Cataract is the major cause of blindness in India accounting for about 62.6% amongst all the causes for blindness [1]. Extra capsular cataract extraction with posterior chamber IOL implantation is the commonest ocular surgery performed at all the eye care centres. Posterior capsular opacification is a frequent complication of cataract surgery with posterior chamber IOP implantation [2]. It varies from 7% to 31% by 2 years post-operatively [3]. Nd-Yag laser capsulotomy is a safe, non–invasive and time trusted procedure for PCO. In post Yag Capsulotomy the common complications documented are IOP rise, hyphaema, cystoid macular oedema, corneal haze, uveitis, IOL pits and retinal detachments. IOP spike is the most frequent of all [4].

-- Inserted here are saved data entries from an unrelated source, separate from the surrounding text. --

Background: an optimization exercise with open tools, aiming at small area, a short achievable clock period and few clock cycles per item. Do not read the settings as production practice. The RTL was checked by simulation tests, not by an equivalence proof against the original design.

## sdeb_top
module sdeb_top (
	input  logic clk,
	input  logic arst_n,
	input  logic in_valid,
	output logic in_stall,
	input  logic signed [15:0] in_x,
	input  logic signed [15:0] in_y,
	input  logic [15:0] in_energy,
	input  logic in_frame_start,
	output logic out_valid,
	input  logic out_stall,
	output logic [5:0] out_hit_bin,
	output logic [8:0] out_peak_angle,
	output logic [7:0] out_peak_level,
	input  logic cfg_we,
	input  logic [1:0] cfg_index,
	input  logic [7:0] cfg_data
);
	sdeb_pkg::in_item_t in_data;
	sdeb_pkg::out_item_t out_data;
	assign in_data.x_pos = in_x;
	assign in_data.y_pos = in_y;
	assign in_data.source_energy = in_energy;
	assign in_data.frame_start = in_frame_start;
	assign out_hit_bin = out_data.hit_bin;
	assign out_peak_angle = out_data.peak_angle;
	assign out_peak_level = out_data.peak_level;
	sound_direction_energy_bins #(.BIN_COUNT(36)) u_bins (
		.clk(clk), .arst_n(arst_n),
  ...
For scale: about 1500 flip-flops, ~89 I/O pins.
Settings: LEC_CHECK=0, CAP_MARGIN=20, CORE_MARGIN=2, CORE_UTILIZATION=55, CTS_BUF_LIST=sky130_fd_sc_hd__clkbuf_8, SETUP_SLACK_MARGIN=2.5, SLEW_MARGIN=20; clock period 7.0 ns.
run.sh (not shown) runs the stock make flow with config.mk's settings and CLKGATE_MAP_FILE= SYNTH_SCRIPT=/design/flow/synth_recipe.tcl, a recipe that flattens the netlist after the stock synthesis.
Testbench counts at the start, summed over its fixed seeds: cycles 2,544, items 2,400.
This design comes from an exercise in tuning for small area, a short achievable clock period and few clock cycles on the open sky130 flow, not from production work.
Where RTL was checked, it was by simulation tests only, not by an equivalence proof against the original.
Power is estimated from default activity; no workload was simulated.

Setup of run A:
Design nice_core_top, start of the top module:
module nice_core_top (
   input  logic                  custom_mem_op,
   input  logic                  nice_rst_n,
   output logic                  nice_active,
   output logic                  nice_mem_holdup,
   input  logic                  nice_req_valid,
   output logic                  nice_req_ready,
   input  logic [32-1:0] nice_req_inst,
   input  logic [32-1:0] nice_req_rs1,
   input  logic [32-1:0] nice_req_rs2,
   output logic                  nice_rsp_valid,
   input  logic                  nice_rsp_ready,
   output logic [32-1:0] nice_rsp_rdat,
   output logic                  nice_rsp_err,
   output logic                  nice_icb_cmd_valid,
   input  logic                  nice_icb_cmd_ready,
   output logic [32-1:0] nice_icb_cmd_addr,
   output logic                  nice_icb_cmd_read,
   output logic [32-1:0] nice_icb_cmd_wdata,
   output logic [1:0]            nice_icb_cmd_size,
   input  logic                  nice_icb_rsp_valid,
   output logic                  nice_icb_rsp_ready,
   input  logic [32-1:0] nice_icb_rsp_rdata,
   input  logic                  nice_icb_rsp_err
);
export LEC_CHECK = 0
export CAP_MARGIN = 20
export CORE_MARGIN = 2
export CORE_UTILIZATION = 40
export CTS_BUF_LIST = sky130_fd_sc_hd__clkbuf_4 sky130_fd_sc_hd__clkbuf_8 sky130_fd_sc_hd__clkbuf_16
export CTS_CLUSTER_DIAMETER = 80
export CTS_CLUSTER_SIZE = 30
export SETUP_SLACK_MARGIN = 4.22
export SLEW_MARGIN = 20
create_clock -name core_clock -period 7.5 [get_ports {custom_mem_op}]
standard.sh (not shown) runs the stock make flow with config.mk's settings and CLKGATE_MAP_FILE= SYNTH_SCRIPT=/design/flow/synth_recipe.tcl, a recipe that flattens the netlist after the stock synthesis.
==> flow/flow/run.sh <==
#!/bin/bash
# The standard layout, with the smallest buffer on every port instead of
# the default port buffer cell; each tool's output goes to its own log here
set -euo pipefail
bash standard.sh BUFFER_PORTS_ARGS="-buffer_cell sky130_fd_sc_hd__buf_1" finish > standard_make.log 2>&1
Run A: all stages complete, timing, DRC and antenna checks passed
Testbench counts of run A, summed over its fixed seeds: cycles 9,854.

It has been postulated that the increase in IOP post Yag capsulotomy is due to reduced outflow facility because of blockage of trabecular meshwork by the capsular debris, vitreous particles floating in the anterior chamber, depending on the size of capsulotomy and other humoral factors [5-7].
Kraff and co-authors have found that the IOP spike post capsulotomy is lower in pseudophakes compared to aphakes, as IOL would block the capsular and vitreal debris reaching the anterior chamber which blocks the trabecular meshwork [8,9]. The maximum rise is seen 2-4 hours post-procedure.
Most ophthalmologists prescribe antiglaucoma medications for the first week post-procedure. The drugs preferred are α 2 adrenergic receptor agonists as ocular hypotensives. Patients who have been documented with glaucoma need to be monitored more frequently and require pre-procedure antiglaucoma drugs too.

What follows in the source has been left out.